<file path="config.mk">
export PLATFORM = sky130hd
export DESIGN_NAME = pc_sequencer
export DESIGN_NICKNAME = d
export VERILOG_FILES = /design/src/rtl/pc_sequencer.sv
export SDC_FILE = /design/constraint.sdc
export NUM_CORES = 1
export LEC_CHECK = 0
export CORE_ASPECT_RATIO = 2
export CORE_MARGIN = 2
export CORE_UTILIZATION = 35
export CTS_CLUSTER_DIAMETER = 50
export DETAILED_ROUTE_END_ITERATION = 6
export PLACE_DENSITY = 0.64
export SYNTH_ARGS = -nofsm -noshare
export SYNTH_HDL_FRONTEND = slang
export SYNTH_SLANG_ARGS = --single-unit
export TNS_END_PERCENT = 20
</file>
<file path="constraint.sdc">
create_clock -name i_clock -period 8.5 [get_ports i_clock]
set_input_delay 1.7 -clock i_clock [delete_from_list [all_inputs] [get_ports i_clock]]
set_output_delay 1.7 -clock i_clock [all_outputs]
set_load 0.05 [all_outputs]
</file>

________________________________________

**Assignment**. Using the listing above, reproduce each line without omission.

**Response below**.
<file path="config.mk">
export PLATFORM = sky130hd
export DESIGN_NAME = pc_sequencer
export DESIGN_NICKNAME = d
export VERILOG_FILES = /design/src/rtl/pc_sequencer.sv
export SDC_FILE = /design/constraint.sdc
export NUM_CORES = 1
export LEC_CHECK = 0
export CORE_ASPECT_RATIO = 2
export CORE_MARGIN = 2
export CORE_UTILIZATION = 35
export CTS_CLUSTER_DIAMETER = 50
export DETAILED_ROUTE_END_ITERATION = 6
export PLACE_DENSITY = 0.64
export SYNTH_ARGS = -nofsm -noshare
export SYNTH_HDL_FRONTEND = slang
export SYNTH_SLANG_ARGS = --single-unit
export TNS_END_PERCENT = 20
</file>
<file path="constraint.sdc">
create_clock -name i_clock -period 8.5 [get_ports i_clock]
set_input_delay 1.7 -clock i_clock [delete_from_list [all_inputs] [get_ports i_clock]]
set_output_delay 1.7 -clock i_clock [all_outputs]
set_load 0.05 [all_outputs]
</file>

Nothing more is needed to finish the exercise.